- Location: MAGiC MaP
- Nearest town: Stanhope
- Coordinates: 54°44′47″N 2°8′48″W﻿ / ﻿54.74639°N 2.14667°W
- Area: 14.1 ha (35 acres)
- Established: 1976
- Governing body: Natural England
- Website: Slit Woods SSSI

= Slit Woods =

Slitt Woods is a Site of Special Scientific Interest in the Wear Valley district of County Durham, England. It occupies the valley of Middlehope Burn, a tributary of the River Wear, which it joins at Westgate, just south of the site.

The site has a variety of habitats, including woodland, calcareous grassland, fen, and revegetated mine workings.

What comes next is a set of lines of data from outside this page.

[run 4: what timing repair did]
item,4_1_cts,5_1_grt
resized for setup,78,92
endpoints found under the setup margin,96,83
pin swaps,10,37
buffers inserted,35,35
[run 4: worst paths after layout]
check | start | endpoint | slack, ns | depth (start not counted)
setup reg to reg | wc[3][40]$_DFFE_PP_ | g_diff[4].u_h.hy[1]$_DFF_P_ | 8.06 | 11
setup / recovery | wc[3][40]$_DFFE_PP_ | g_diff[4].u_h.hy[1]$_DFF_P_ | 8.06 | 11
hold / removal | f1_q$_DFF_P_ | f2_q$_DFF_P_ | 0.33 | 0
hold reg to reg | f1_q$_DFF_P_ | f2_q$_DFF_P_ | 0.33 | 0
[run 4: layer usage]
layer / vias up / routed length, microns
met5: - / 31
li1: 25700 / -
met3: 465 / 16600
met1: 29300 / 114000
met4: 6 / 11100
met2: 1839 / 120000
This is an optimization exercise on Yosys and OpenROAD, whose aim is small area, a short achievable clock period and few clock cycles, not a production implementation. No functional check of the RTL was part of any run shown here. Power is estimated from default activity; no workload was simulated.

## flow/design.v (module list and top-level ports; edited modules follow where they fit)
// module fc_booth_enc: 18 lines
// module fc_fa: 10 lines
// module fc_ha: 9 lines
// module fc_mac_lane: 550 lines
// module fc_sequencer: 65 lines
// module fc_layer_top: 72 lines
module fc_layer_top (
	input  logic          clk,
	input  logic          reset_n,
	input  logic          i_run,
	input  fc_pkg::cnt_t  i_num_cnt,
	output logic          o_idle,
	output logic          o_read,
	output logic          o_write,
	output logic          o_done,
	output fc_pkg::addr_t o_mem_addr,
	output logic          o_mem_ce,
	input  fc_pkg::word_t i_node_q,
	input  fc_pkg::word_t i_wgt0_q,
	input  fc_pkg::word_t i_wgt1_q,
	output fc_pkg::acc_t  o_result_0,
	output fc_pkg::acc_t  o_result_1,
	output fc_pkg::acc_t  o_result_2,
	output fc_pkg::acc_t  o_result_3
);
  // ...
==> flow/flow/run.sh <==
#!/bin/bash
# Standard layout, with timing repair aimed at a shorter period than the clock's:
# the clock, constraints and every other step stay as the standard flow's own layout makes them.
set -euo pipefail
bash standard.sh SETUP_SLACK_MARGIN=6.8 finish > standard.log 2>&1
==> flow/standard.sh <==
#!/bin/bash
# synth_recipe.tcl (not shown) runs the flow's synth.tcl, then flattens the netlist and writes it again
# the make line also repeats each setting of config.mk as NAME=value (left out here)
make -C /OpenROAD-flow-scripts/flow DESIGN_CONFIG=/design/flow/config.mk WORK_HOME=/design/flow/orfs CLKGATE_MAP_FILE= SYNTH_SCRIPT=/design/flow/synth_recipe.tcl "${@:-finish}"
==> flow/config.mk <==
export PLATFORM = sky130hd
export DESIGN_NAME = fc_layer_top
export DESIGN_NICKNAME = fc_layer_top
export VERILOG_FILES = /design/flow/design.v
export SDC_FILE = /design/flow/constraint.sdc
export NUM_CORES = 4
export LEC_CHECK = 0
export CAP_MARGIN = 20
export CORE_MARGIN = 2
export CORE_UTILIZATION = 55
export SETUP_SLACK_MARGIN = 5
export SLEW_MARGIN = 20
export SYNTH_HIERARCHICAL = 1
==> flow/constraint.sdc <==
create_clock -name core_clock -period 10.0 [get_ports {clk}]
set_input_delay 2.0000 -clock core_clock [delete_from_list [all_inputs] [get_ports {clk}]]
set_output_delay 2.0000 -clock core_clock [all_outputs]
set_load 0.01 [all_outputs]
==> out/results.tsv, run 1 <==
stage	metric	value	unit
finish	areaGrowthSynthToFinish	34.9	%
power_and_ir_drop	irDropWorstVdd	0.331	mV
logic_synthesis	ys_seq_area_share	28.1	%
cts	cts_root_buf	clkbuf_16	
finish	design.seq.count	500	
power_and_ir_drop	seq_power_share	18.2	%
global_routing	use_met1	41.7	%
timing	layout_setup_ws	6170	ps
logic_synthesis	synthXorXnorAreaFrac	14.4	%
logic_synthesis	synth_top_area_share	23.4	%
cts	clkTransAtPathRegs	70	ps
outcome	status	timing/DRC/antenna clean	
global_routing	grt_antenna_before_repair	4	
worst_hold_path	hold_class	reg -> reg	
timing	setup_tns	0	ps
logic_synthesis	synth-compound-area-share	13.3	%
cts	ctsResizeCount	1189	
finish	buffer_area_share	14.9	%
detailed_routing	wirelength	127000	um
logic_synthesis	synthMuxAreaShare	0.133	%
timing	clock_skew	21.1	ps
power_and_ir_drop	p_switching	8.13	mW
finish	fin_util	74.7	%
finish	antenna_cells	1	
power_and_ir_drop	power.group.top	combinational cells	
power_and_ir_drop	comb_cell_power	13.5	mW
finish	seq_share	21.1	%
timing	fmax	261	MHz
logic_synthesis	yosysMostFrequentCell	xnor2_1	
power_and_ir_drop	sw_frac_of_total	42.4	%
==> inputs of run 2 (changes only) <==
--- a/flow/design.v
+++ b/flow/design.v
@@ -384,50 +384,48 @@
 		p0_29 <= tc_358;
 		p1_29 <= ts_359;
 		p0_30 <= pp_136;
 		p1_30 <= tc_360;
 	end
 	fc_pkg::acc_t acc;
 	logic [W-1:0] acc_nxt;
 	logic us_361, uc_362, us_363, uc_364, us_365, uc_366, us_367, uc_368, us_369, uc_370, us_371, uc_372, us_373, uc_374, us_375, uc_376, us_377, uc_378, us_379, uc_380, us_381, uc_382, us_383, uc_384, us_385, uc_386, us_387, uc_388, us_389, uc_390, us_391, uc_392, us_393, uc_394, us_395, uc_396, us_397, uc_398, us_399, uc_400, us_401, uc_402, us_403, uc_404, us_405, uc_406, us_407, uc_408, us_409, uc_410, us_411, uc_412, us_413, uc_414, us_415, uc_416, us_417, uc_418, us_419, uc_420, us_421, uc_422, us_423, g_424, p_425, g_426, p_427, g_428, p_429, g_430, p_431, g_432, p_433, g_434, p_435, g_436, p_437, g_438, p_439, g_440, p_441, g_442, p_443, g_444, p_445, g_446, p_447, g_448, p_449, g_450, p_451, g_452, p_453, g_454, p_455, g_456, p_457, g_458, p_459, g_460, p_461, g_462, p_463, g_464, p_465, g_466, p_467, g_468, p_469, g_470, p_471, g_472, p_473, g_474, p_475, g_476, p_477, g_478, p_479, g_480, p_481, g_482, p_483, g_484, p_485, G_486, P_487, G_488, P_489, G_490, P_491, G_492, P_493, G_494, P_495, G_496, P_497, G_498, P_499, G_500, P_501, G_502, P_503, G_504, P_505, G_506, P_507, G_508, P_509, G_510, P_511, G_512, P_513, G_514, P_515, G_516, P_517, G_518, P_519, G_520, P_521, G_522, P_523, G_524, P_525, G_526, P_527, G_528, P_529, G_530, P_531, G_532, P_533, G_534, P_535, G_536, P_537, G_538, P_539, G_540, P_541, G_542, P_543, G_544, P_545, G_546, P_547, G_548, P_549, G_550, P_551, G_552, P_553, G_554, P_555, G_556, P_557, G_558, P_559, G_560, P_561, G_562, P_563, G_564, P_565, G_566, P_567, G_568, P_569, G_570, P_571, G_572, P_573, G_574, P_575, G_576, P_577, G_578, P_579, G_580, P_581, G_582, P_583, G_584, P_585, G_586, P_587, G_588, P_589;
-	logic [W-1:0] base;
-	assign base = acc & {W{~i_clr}};
-	fc_ha u_us_361 (.a(base[0]), .b(p0_0), .s(us_361), .co(uc_362));
-	fc_ha u_us_363 (.a(base[1]), .b(p0_1), .s(us_363), .co(uc_364));
-	fc_fa u_us_365 (.a(base[2]), .b(p0_2), .c(p1_2), .s(us_365), .co(uc_366));
-	fc_fa u_us_367 (.a(base[3]), .b(p0_3), .c(p1_3), .s(us_367), .co(uc_368));
-	fc_fa u_us_369 (.a(base[4]), .b(p0_4), .c(p1_4), .s(us_369), .co(uc_370));
-	fc_fa u_us_371 (.a(base[5]), .b(p0_5), .c(p1_5), .s(us_371), .co(uc_372));
-	fc_fa u_us_373 (.a(base[6]), .b(p0_6), .c(p1_6), .s(us_373), .co(uc_374));
-	fc_fa u_us_375 (.a(base[7]), .b(p0_7), .c(p1_7), .s(us_375), .co(uc_376));
-	fc_fa u_us_377 (.a(base[8]), .b(p0_8), .c(p1_8), .s(us_377), .co(uc_378));
-	fc_fa u_us_379 (.a(base[9]), .b(p0_9), .c(p1_9), .s(us_379), .co(uc_380));
-	fc_fa u_us_381 (.a(base[10]), .b(p0_10), .c(p1_10), .s(us_381), .co(uc_382));
-	fc_fa u_us_383 (.a(base[11]), .b(p0_11), .c(p1_11), .s(us_383), .co(uc_384));
-	fc_fa u_us_385 (.a(base[12]), .b(p0_12), .c(p1_12), .s(us_385), .co(uc_386));
-	fc_fa u_us_387 (.a(base[13]), .b(p0_13), .c(p1_13), .s(us_387), .co(uc_388));
-	fc_fa u_us_389 (.a(base[14]), .b(p0_14), .c(p1_14), .s(us_389), .co(uc_390));
-	fc_fa u_us_391 (.a(base[15]), .b(p0_15), .c(p1_15), .s(us_391), .co(uc_392));
-	fc_fa u_us_393 (.a(base[16]), .b(p0_16), .c(p1_16), .s(us_393), .co(uc_394));
-	fc_fa u_us_395 (.a(base[17]), .b(p0_17), .c(p1_17), .s(us_395), .co(uc_396));
-	fc_fa u_us_397 (.a(base[18]), .b(p0_18), .c(p1_18), .s(us_397), .co(uc_398));
-	fc_fa u_us_399 (.a(base[19]), .b(p0_19), .c(p1_19), .s(us_399), .co(uc_400));
-	fc_fa u_us_401 (.a(base[20]), .b(p0_20), .c(p1_20), .s(us_401), .co(uc_402));
-	fc_fa u_us_403 (.a(base[21]), .b(p0_21), .c(p1_21), .s(us_403), .co(uc_404));
-	fc_fa u_us_405 (.a(base[22]), .b(p0_22), .c(p1_22), .s(us_405), .co(uc_406));
-	fc_fa u_us_407 (.a(base[23]), .b(p0_23), .c(p1_23), .s(us_407), .co(uc_408));
-	fc_fa u_us_409 (.a(base[24]), .b(p0_24), .c(p1_24), .s(us_409), .co(uc_410));
-	fc_fa u_us_411 (.a(base[25]), .b(p0_25), .c(p1_25), .s(us_411), .co(uc_412));
-	fc_fa u_us_413 (.a(base[26]), .b(p0_26), .c(p1_26), .s(us_413), .co(uc_414));
-	fc_fa u_us_415 (.a(base[27]), .b(p0_27), .c(p1_27), .s(us_415), .co(uc_416));
-	fc_fa u_us_417 (.a(base[28]), .b(p0_28), .c(p1_28), .s(us_417), .co(uc_418));
-	fc_fa u_us_419 (.a(base[29]), .b(p0_29), .c(p1_29), .s(us_419), .co(uc_420));
-	fc_fa u_us_421 (.a(base[30]), .b(p0_30), .c(p1_30), .s(us_421), .co(uc_422));
-	assign us_423 = 1'b1 ^ base[31] ^ uc_422;
+	fc_ha u_us_361 (.a(acc[0]), .b(p0_0), .s(us_361), .co(uc_362));
+	fc_ha u_us_363 (.a(acc[1]), .b(p0_1), .s(us_363), .co(uc_364));
+	fc_fa u_us_365 (.a(acc[2]), .b(p0_2), .c(p1_2), .s(us_365), .co(uc_366));
+	fc_fa u_us_367 (.a(acc[3]), .b(p0_3), .c(p1_3), .s(us_367), .co(uc_368));
+	fc_fa u_us_369 (.a(acc[4]), .b(p0_4), .c(p1_4), .s(us_369), .co(uc_370));
+	fc_fa u_us_371 (.a(acc[5]), .b(p0_5), .c(p1_5), .s(us_371), .co(uc_372));
+	fc_fa u_us_373 (.a(acc[6]), .b(p0_6), .c(p1_6), .s(us_373), .co(uc_374));
+	fc_fa u_us_375 (.a(acc[7]), .b(p0_7), .c(p1_7), .s(us_375), .co(uc_376));
+	fc_fa u_us_377 (.a(acc[8]), .b(p0_8), .c(p1_8), .s(us_377), .co(uc_378));
+	fc_fa u_us_379 (.a(acc[9]), .b(p0_9), .c(p1_9), .s(us_379), .co(uc_380));
+	fc_fa u_us_381 (.a(acc[10]), .b(p0_10), .c(p1_10), .s(us_381), .co(uc_382));
+	fc_fa u_us_383 (.a(acc[11]), .b(p0_11), .c(p1_11), .s(us_383), .co(uc_384));
+	fc_fa u_us_385 (.a(acc[12]), .b(p0_12), .c(p1_12), .s(us_385), .co(uc_386));
+	fc_fa u_us_387 (.a(acc[13]), .b(p0_13), .c(p1_13), .s(us_387), .co(uc_388));
+	fc_fa u_us_389 (.a(acc[14]), .b(p0_14), .c(p1_14), .s(us_389), .co(uc_390));
+	fc_fa u_us_391 (.a(acc[15]), .b(p0_15), .c(p1_15), .s(us_391), .co(uc_392));
+	fc_fa u_us_393 (.a(acc[16]), .b(p0_16), .c(p1_16), .s(us_393), .co(uc_394));
+	fc_fa u_us_395 (.a(acc[17]), .b(p0_17), .c(p1_17), .s(us_395), .co(uc_396));
+	fc_fa u_us_397 (.a(acc[18]), .b(p0_18), .c(p1_18), .s(us_397), .co(uc_398));
+	fc_fa u_us_399 (.a(acc[19]), .b(p0_19), .c(p1_19), .s(us_399), .co(uc_400));
+	fc_fa u_us_401 (.a(acc[20]), .b(p0_20), .c(p1_20), .s(us_401), .co(uc_402));
+	fc_fa u_us_403 (.a(acc[21]), .b(p0_21), .c(p1_21), .s(us_403), .co(uc_404));
+	fc_fa u_us_405 (.a(acc[22]), .b(p0_22), .c(p1_22), .s(us_405), .co(uc_406));
+	fc_fa u_us_407 (.a(acc[23]), .b(p0_23), .c(p1_23), .s(us_407), .co(uc_408));
+	fc_fa u_us_409 (.a(acc[24]), .b(p0_24), .c(p1_24), .s(us_409), .co(uc_410));
+	fc_fa u_us_411 (.a(acc[25]), .b(p0_25), .c(p1_25), .s(us_411), .co(uc_412));
+	fc_fa u_us_413 (.a(acc[26]), .b(p0_26), .c(p1_26), .s(us_413), .co(uc_414));
+	fc_fa u_us_415 (.a(acc[27]), .b(p0_27), .c(p1_27), .s(us_415), .co(uc_416));
+	fc_fa u_us_417 (.a(acc[28]), .b(p0_28), .c(p1_28), .s(us_417), .co(uc_418));
+	fc_fa u_us_419 (.a(acc[29]), .b(p0_29), .c(p1_29), .s(us_419), .co(uc_420));
+	fc_fa u_us_421 (.a(acc[30]), .b(p0_30), .c(p1_30), .s(us_421), .co(uc_422));
+	assign us_423 = 1'b1 ^ acc[31] ^ uc_422;
 	fc_ha u_p_425 (.a(p1_0), .b(us_361), .s(p_425), .co(g_424));
 	fc_ha u_p_427 (.a(uc_362), .b(us_363), .s(p_427), .co(g_426));
 	fc_ha u_p_429 (.a(uc_364), .b(us_365), .s(p_429), .co(g_428));
 	fc_ha u_p_431 (.a(uc_366), .b(us_367), .s(p_431), .co(g_430));
 	fc_ha u_p_433 (.a(uc_368), .b(us_369), .s(p_433), .co(g_432));
 	fc_ha u_p_435 (.a(uc_370), .b(us_371), .s(p_435), .co(g_434));
 	fc_ha u_p_437 (.a(uc_372), .b(us_373), .s(p_437), .co(g_436));
 	fc_ha u_p_439 (.a(uc_374), .b(us_375), .s(p_439), .co(g_438));
@@ -586,17 +584,17 @@
 	assign sum[24] = p_473 ^ G_538;
 	assign sum[25] = p_475 ^ G_582;
 	assign sum[26] = p_477 ^ G_556;
 	assign sum[27] = p_479 ^ G_584;
 	assign sum[28] = p_481 ^ G_544;
 	assign sum[29] = p_483 ^ G_586;
 	assign sum[30] = p_485 ^ G_558;
 	assign sum[31] = us_423 ^ G_588;
-	assign acc_nxt = sum;
+	assign acc_nxt = sum & {W{~i_clr}};
 	always_ff @(posedge clk or negedge reset_n) begin
 		if (!reset_n) begin
 			acc <= '0;
 		end else begin
 			acc <= acc_nxt;
 		end
 	end
 	assign o_result = acc;
==> out/results.tsv, run 2 <==
stage	metric	value	unit	change
logic_synthesis	synth_top_area_share	23.5	%	+0.094 points
setup_path	cp_top_family	adder cells		
setup_path	cp-endpoint	g_lane[2].u_lane.p1_16		
cts	cts_tree	done		
finish	fillCellCount	4695		
setup_path	reg2reg_depth	11		
setup_path	crit_path_start	node_r[17]		
global_routing	grt_pass1_wl	182000	um	
cts	cts_root_buf	clkbuf_16		
outcome	status	timing/DRC/antenna clean		
timing	period_share	36.0	%	
setup_path	worstPathRequired	10520	ps	
finish	largest-register	g_lane.u_lane.acc		
setup_path	cp_max_fo	6		
setup_path	worstSetupPathType	reg -> reg		
cts	numCtsBuffers	57		
power_and_ir_drop	seq_power_share	18.0	%	-0.2 points
global_routing	grt_max_degree	69		
finish	top_regs	g_lane.u_lane.acc x128, wgt_r x64, node_r x32		
finish	final_common_cell	xnor2_1		
die	floorplan.initialDensity	55.3	%	
setup_path	cp_slowest_cell	fa_1		
logic_synthesis	netlist_area	0.0385	mm^2	
timing	setup_tns	0	ps	unchanged
timing	drv_slew	0		
flow_run	max_cap_viol_count	0		
global_routing	grt_util_all_layers	33.0	%	
setup_path	cp-start-kind	flip-flop		
logic_synthesis	synth_fp_nets	4324		
logic_synthesis	synth_edf_count	12		
power_and_ir_drop	p_switching	8.38	mW	+3.0%
power_and_ir_drop	sw_frac_of_total	42.8	%	+0.38 points
setup_path	r2r_slack	6400	ps	
timing	fmax	278	MHz	+6.2%
cts	cts.sinks	500		
setup_path	slowest_delay	520	ps	
logic_synthesis	synth-async-reset-ratio	29.6	%	
logic_synthesis	yosys.area.top_type	fa_1		
finish	final_cell_mix	xnor2_1 (434), a22oi_1 (392), buf_4 (314)		
placement	dp_hpwl	66000	um	
finish	multi_input_area	0.0292	mm^2	
setup_path	path_common_cell	fa_2		
setup_path	worstReg2RegStart	node_r[17]		
logic_synthesis	avgSynthCellArea	11.1	um^2	
logic_synthesis	ys_types	61		
detailed_routing	wire_per_inst	24.4	um	
power_and_ir_drop	irDropWorstVdd	0.432	mV	+30%
power_and_ir_drop	clockPowerShare	11.3	%	
timing	relSlewSlack	38.4	%	
die	die_w	269	um	
timing	rsz0062_at_grt	true		
die	die_h	269	um	
finish	finalNonFillerCells	4939		
logic_synthesis	synth_area_leaders	fa_1 (23%), dfxtp_1 (18%), xnor2_1 (11%)		
die	die_area	0.0721	mm^2	
detailed_routing	drcViolationCount	0		
placement	dp_cells	4349		
detailed_routing	route.vias.total	29700		
logic_synthesis	ys_seq_area_share	28.2	%	+0.11 points
logic_synthesis	netlist_instances	3455		
setup_path	cp-end-kind	flip-flop		
logic_synthesis	ys_warn_count	15		
finish	layout-drive-gt1-share	35.7	%	
placement	gp_congestion	0.841		
detailed_routing	ant_nets	0		
die	ios	257		
placement	io_buffers	255		
cts	cts_buffer_depth	3		
finish	fin_nets	4818		
cts	holdBufCountCts	0		
timing	setup_violations	0		
power_and_ir_drop	p_leak	20.7	nW	
worst_hold_path	hold_class	reg -> reg		
global_routing	grt_overflow	0		
logic_synthesis	netlist_top_cells_count	a22oi_1 (480), xnor2_1 (475), fa_1 (452)		
finish	regArea	0.0110	mm^2	
timing	post-route-min-period	3600	ps	
logic_synthesis	yosysMostFrequentCell	a22oi_1		
detailed_routing	wirelength	121000	um	-4.9%
timing	hold_viol	0		
finish	areaGrowthSynthToFinish	33.3	%	
timing	clock_skew	33.0	ps	+12.0 ps
setup_path	path_depth	11		
cts	htreeDepth	2		
setup_path	crit_buf_inv	3		
timing	worst_slew_pin_slew	925	ps	
cts	clkTransAtPathRegs	60	ps	about the same
die	rows	97		
global_routing	grt_pass1_vias	31700		
die	core	0.0697	mm^2	
detailed_routing	vias_per_cell	6.02		
setup_path	worstPathCellList	buf_6 > xor2_4 > buf_6 > buf_6 > a22oi_2 > xnor2_1 > fa_2 > fa_2 > fa_2 > fa_1 > fa_2		
cts	worstSkewPairLatency	650	ps	
detailed_routing	drtIter0Drc	2941		
logic_synthesis	synth-main-ff-cell	dfxtp_1		
logic_synthesis	synth-seq-cells	500		
power_and_ir_drop	p_int	11.2	mW	
detailed_routing	first_pass_iters	10		
global_routing	grt_antenna_before_repair	5		+1
power_and_ir_drop	power_frac_comb	70.7	%	
setup_path	cp.arrival	4120	ps	
finish	largest_reg_flops	128		
setup_path	reg2reg_to	g_lane[2].u_lane.p1_16		
power_and_ir_drop	powerDensity	381	mW/mm^2	
[run 2: Yosys stat by module (local to each module, per instance)]
| module | flops+latches | cells | times used |
|---|---|---|---|
| fc_booth_enc | 0 | 38 | 2 |
| fc_mac_lane | 93 | 607 | 4 |
| fc_ha | 0 | 1 | 212 |
| fc_layer_top | 96 | 131 | 1 |
| fc_sequencer | 32 | 156 | 1 |
| fc_fa | 0 | 1 | 452 |
[run 2: area by class of cell]
type | count | area share, %
antenna | 1 | 0.00488
clock buffer | 87 | 3.38
clock inverter | 21 | 0.468
inverter | 80 | 0.585
multi-input combinational | 2553 | 56.9
sequential | 500 | 21.5
tap | 940 | 2.29
timing repair buffer | 757 | 14.9
[run 2: how the worst min path moves through the flow]
stage	slack, ps	start	endpoint	depth (start not counted)
after floorplan	330	u_seq.last_pipe[2]	u_seq.done	0
after global placement	330	u_seq.last_pipe[0]	u_seq.last_pipe[1]	0
after detailed placement	330	u_seq.last_pipe[1]	u_seq.last_pipe[2]	0
after CTS	350	u_seq.last_pipe[1]	u_seq.last_pipe[2]	0
after global routing	370	u_seq.last_pipe[1]	u_seq.last_pipe[2]	0
final	350	u_seq.last_pipe[1]	u_seq.last_pipe[2]	0
[run 2: logic make-up after synthesis]
family                     Yosys count  share of synthesized area (%)
muxes                                5                          0.133
and+or+nand+nor                    438                           6.04
DFF                                500                           28.2
xor gates and xnor gates           635                           14.4
buffers and inverters              411                           4.35
AOI/OAI and AO/OA                  709                           13.4
adders and majority gates          757                           33.4
[run 2: routing by layer]
metal	part of all wire, %	up-vias	global-route usage (%)
met5	0.045	-	0
li1	-	12800	-
met1	37	14900	40.6
met2	48	1589	54.7
met4	6.4	8	17.6
met3	9.0	495	6.76
[run 2: power by group through the flow]
stage | clock (mW) | sequential, mW | combinational (mW)
floorplan | 0 | 3.57 | 8.08
global placement | 0 | 3.68 | 10.6
detailed placement | 0 | 3.69 | 11.1
CTS | 2.25 | 3.51 | 12.5
global route | 2.32 | 3.61 | 15.6
finish | 2.20 | 3.52 | 13.8
[run 2: worst register-to-register path, delay by kind of cell (launching register included)]
family          cells  cell delay [ps]
compound gates      1               80
xor+xnor            2              430
buf+inv             3              390
flops               1              410
fa+ha+maj           5             2170
[run 2: metrics by stage]
stage               cell area [um^2]  util (%)  total power [mW]  hold slack [ps]  worst slack (ps)
floorplan                      39500         -              11.7              331              6610
global placement               41800      60.0              14.3              333              5170
detailed placement             41800      60.0              14.8              335              5140
CTS                            49400      70.9              18.2              348              6440
global route                   51300      73.7              21.6              368              6330
finish                         51300      73.7              19.6              347              6400
[run 2: repair_timing]
action                      CTS  global route
resized for setup          1055           295
setup endpoints to repair   339           210
cloned                       29             2
buffers inserted            396            54
pin swaps                   224           240

==> separate check: timing with driven ports <==
No port has a modelled driver above. Below, the same layouts with a new extraction and two added sets of constraints.
Step 1: set_driving_cell puts a clkbuf_16 on clk and a buf_2 on each other input, an assumption about the parent block.
Step 2 adds t to the input delays and takes it off the output delays; t is the mean of the earliest and latest rising clock arrival at the registers after step 1. Input paths then give back, and output paths get back, about the clock's delay inside the block.
a / b / c = no drivers / after step 1 / after step 2; a / b = the first two.
run | shift t [ns] | setup WS [ns] | slew at the worst register clock pin (ns) | cell pins on the clock port's net
run 1 | 0.697 | 6.174 / 6.174 / 6.174 | 0.07 / 0.07 | 1
run 2 | 0.694 | 6.399 / 6.399 / 6.399 | 0.07 / 0.07 | 1
After both steps setup and hold are still met in every run listed.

The woodland is characterised by ash, Fraxinus excelsior, and wych elm, Ulmus glabra, over an understorey of hazel, Corylus avellana. The ground cover includes great bell-flower, Campanula latifolia, globeflower, Trollius europaeus, wood cranesbill, Geranium sylvaticum, and marsh hawk's-beard, Crepis paludosa.

The site takes in the disused workings of two former lead mines, Slitt Mine and Middlehope Mine. The waste from these mines supports open grassland within which the metallophyte spring sandwort, Minuartia verna, has established itself.